Plant-inspired TransfOrigami microfluidics

The healthy functioning of the plants' vasculature depends on their ability to respond to environmental changes. In contrast, synthetic microfluidic systems have rarely demonstrated this environmental responsiveness. Plants respond to environmental stimuli through nastic movement, which inspires us to introduce transformable microfluidics: By embedding stimuli-responsive materials, the microfluidic device can respond to temperature, humidity, and light irradiance. Furthermore, by designing a foldable geometry, these responsive movements can follow the preset origami transformation. We term this device TransfOrigami microfluidics (TOM) to highlight the close connection between its transformation and the origami structure. TOM can be used as an environmentally adaptive photomicroreactor. It senses the environmental stimuli and feeds them back positively into photosynthetic conversion through morphological transformation.

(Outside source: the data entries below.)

From an optimization exercise on the open Yosys and OpenROAD flow, aimed at small area, a short achievable clock period and few clock cycles; shortcuts taken in it are not production practice.
Power is estimated from default activity; no workload was simulated.

==> flow/design.v <==
module s88_scanner (
    input  wire        clk,
    input  wire        rst,           
    input  wire        cmd_valid,
    input  wire        cmd_enable,
    input  wire [7:0]  cmd_mc,
    output wire        cmd_ready,
    output reg         req_valid,
    output reg         req_start,
    output reg  [5:0]  req_want,
    input  wire        bat_valid,
    input  wire [31:0] bat_value,
    input  wire [5:0]  bat_n,
    output reg         ev_valid,
    output reg  [7:0]  ev_addr,
    output wire [1:0]  ev_state,
    input  wire        ev_ready
);
    reg [31:0] w0, w1, w2, w3;
    reg [1:0]  ph;
    reg [2:0]  hw_w;                
    reg [4:0]  hw_b;
    reg        enabled;
    reg [3:0]  mcm;                 
    reg [1:0]  pq;                  
    reg        vld;                 
    reg        fast;
    reg        f1;                  
    reg        f2;                  
    reg [31:0] v;
    reg [5:0]  nv;                  
    reg [4:0]  sh;                  
    reg [4:0]  k;                   
    reg        kfin;                
    reg        ev_st;               
    reg        e1_v;                
    reg [7:0]  e1_addr;
    reg        e1_st;
    integer j;
    assign ev_state  = {ev_st, ~ev_st};
    assign cmd_ready = !vld;
    wire [1:0] lastw = mcm[3:2];
    wire       want_full = (pq != lastw) || (mcm[1:0] == 2'd3);
    wire [5:0] want = req_want;
    wire can = !e1_v;               
    wire [31:0] m = v ^ w0;
    reg  [31:0] pre;                
    always @* begin
        pre[0] = 1'b0;
        for (j = 1; j < 32; j = j + 1)
            pre[j] = pre[j-1] | m[j-1];
    end
    wire [31:0] lo    = m & ~pre;
    wire        any   = |m;
    wire        multi = |(m & pre);
    reg  [5:0]  idx1;               
    always @* begin
        idx1 = 6'd0;
        for (j = 0; j < 32; j = j + 1)
            if (lo[j]) idx1 = idx1 | (j + 1);
    end
    wire        f_act  = vld && fast;
    wire        f_emit = f_act && any && can;
    wire        f_done = f_act && f1 && can;
    wire        s_act  = vld && !fast && (sh == 5'd0) && !kfin;
    wire        s_in   = ({1'b0, k} < nv) && ((ph != lastw) || (k[4:3] <= mcm[1:0]));
    wire        s_unk  = (hw_w == {1'b0, ph}) && (k == hw_b);
    wire        s_chg  = s_in && (s_unk || (v[0] ^ w0[0]));
    wire        s_step = s_act && (!s_chg || can);
    wire        s_emit = s_act && s_chg && can;
    wire        s_nb   = s_in ? v[0] : w0[0];
    wire        s_done = vld && !fast && kfin;
    wire done = f_done || s_done;
    wire emit = f_emit || s_emit;
    wire [5:0] eoff  = fast ? idx1 : ({1'b0, k} + 6'd1);
    wire [7:0] eaddr = {{1'b0, ph} + {2'b00, eoff[5]}, eoff[4:0]};
    wire       est   = fast ? |(lo & v) : v[0];
    wire acc = req_valid && bat_valid;
    wire rot = done || (!vld && (ph != pq));
    wire       part_w = !bat_n[5];                  
    wire       ce_w   = part_w || (pq == lastw);
    wire       fast_w = !part_w && want_full && (hw_w > {1'b0, pq});
    wire [31:0] dn = bat_value ^ w1;
    reg  [31:0] t_any [0:5];
    reg  [31:0] t_mul [0:5];
    integer l;
    always @* begin
        for (j = 0; j < 32; j = j + 1) begin
            t_any[0][j] = dn[j];
            t_mul[0][j] = 1'b0;
        end
        for (l = 1; l < 6; l = l + 1)
            for (j = 0; j < 32; j = j + 1)
                if (j < (32 >> l)) begin
                    t_any[l][j] = t_any[l-1][2*j] | t_any[l-1][2*j+1];
                    t_mul[l][j] = t_mul[l-1][2*j] | t_mul[l-1][2*j+1]
                                | (t_any[l-1][2*j] & t_any[l-1][2*j+1]);
                end else begin
                    t_any[l][j] = 1'b0;
                    t_mul[l][j] = 1'b0;
                end
    end
    wire dn_le1 = !t_mul[5][0];
    wire dn_le2 = !t_mul[4][0] && !t_mul[4][1];
    wire       vld_n  = acc || (vld && !done);
    wire       fast_n = acc ? fast_w : fast;
    wire       f1_n   = acc ? (vld && fast_w && dn_le1) : (f1 || (f_act && (!multi || (f2 && f_emit))));
    wire       slot0  = !ev_valid || ev_ready;
    wire       evv_n  = slot0 ? (e1_v || emit) : 1'b1;
    wire       e1v_n  = slot0 ? 1'b0 : (e1_v || emit);
    wire       cmd_t  = cmd_valid && !vld;
    wire       en_cmd = cmd_t && cmd_enable && !enabled && cmd_mc >= 8'd1 && cmd_mc <= 8'd16;
    wire       en_n   = en_cmd || (enabled && !(cmd_t && !cmd_enable));
    wire [1:0] ph_n   = en_cmd ? 2'd0 : (rot ? ph + 2'd1 : ph);
    wire [1:0] pq_n   = en_cmd ? 2'd0 : (acc ? (ce_w ? 2'd0 : pq + 2'd1) : pq);
    wire [3:0] mcm_n  = en_cmd ? cmd_mc[3:0] - 4'd1 : mcm;
    wire       kfin_n = !acc && (kfin || (s_step && k == 5'd31));
    wire       rv_n   = en_n && (vld_n ? (((fast_n && f1_n && !e1v_n) || (!fast_n && kfin_n))
                                          && (ph_n + 2'd1 == pq_n))
                                       : (ph_n == pq_n));
    wire [31:0] hn = w0 ^ (lo & {32{f_emit}});
    always @(posedge clk) begin
        if (rot) begin
            w0 <= w1; w1 <= w2; w2 <= w3; w3 <= hn;
        end else if (s_step) begin
            w0 <= {s_nb, w0[31:1]};
        end else begin
            w0 <= hn;
        end
    end
    always @(posedge clk) begin
        fast <= fast_n;
        f1   <= f1_n;
        if (acc)
            f2 <= vld && fast_w && dn_le2;
        ph   <= ph_n;
        pq   <= pq_n;
        kfin <= kfin_n;
        if (acc) begin
            v    <= bat_value;
            nv   <= bat_n[5] ? 6'd32 : bat_n;
            sh   <= (part_w && bat_n[4:0] != 5'd0) ? (5'd0 - bat_n[4:0]) : 5'd0;
            k    <= 5'd0;
        end else if (vld && !fast && sh != 5'd0) begin
            v  <= {v[0], v[31:1]};
            sh <= sh - 5'd1;
        end else if (s_step) begin
            v  <= {v[0], v[31:1]};
            k  <= k + 5'd1;
        end
        if (slot0) begin
            if (e1_v) begin
                ev_addr <= e1_addr;
                ev_st   <= e1_st;
            end else if (emit) begin
                ev_addr <= eaddr;
                ev_st   <= est;
            end
        end
        if (emit && !slot0) begin
            e1_addr <= eaddr;
            e1_st   <= est;
        end
        if (s_step && s_in && s_unk)
            {hw_w, hw_b} <= {hw_w, hw_b} + 8'd1;
        mcm       <= mcm_n;
        req_start <= (pq_n == 2'd0);
        req_want  <= (pq_n != mcm_n[3:2]) ? 6'd32 : {3'd1 + {1'b0, mcm_n[1:0]}, 3'b000};
        if (en_cmd) begin
            hw_w <= 3'd0;
            hw_b <= 5'd0;
        end
    end
    always @(posedge clk) begin
        if (rst) begin
            enabled   <= 1'b0;
            vld       <= 1'b0;
            ev_valid  <= 1'b0;
            e1_v      <= 1'b0;
            req_valid <= 1'b0;
        end else begin
            enabled   <= en_n;
            vld       <= vld_n;
            ev_valid  <= evv_n;
            e1_v      <= e1v_n;
            req_valid <= rv_n;
        end
    end
endmodule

The principle behind this morphable microsystem can potentially be extended to applications that require responsiveness between the environment and the devices, such as dynamic artificial vascular networks and shape-adaptive flexible electronics.

Automated summary

The healthy functioning of plants' vasculature relies on their ability to respond to environmental changes. Inspired by the way plants respond to environmental stimuli, researchers have developed a transformable microfluidic device that can respond to temperature, humidity, and light irradiance. By incorporating stimuli-responsive materials and a foldable geometry, this device can undergo responsive movements similar to origami transformations. It has been named TransfOrigami microfluidics (TOM) to emphasize its transformation and origami structure. TOM can be used as an environmentally adaptive photomicroreactor, which senses environmental stimuli and utilizes morphological transformation to enhance photosynthetic conversion. This concept of a morphable microsystem has the potential to be applied in various fields that require responsiveness between the environment and devices, such as dynamic artificial vascular networks and shape-adaptive flexible electronics.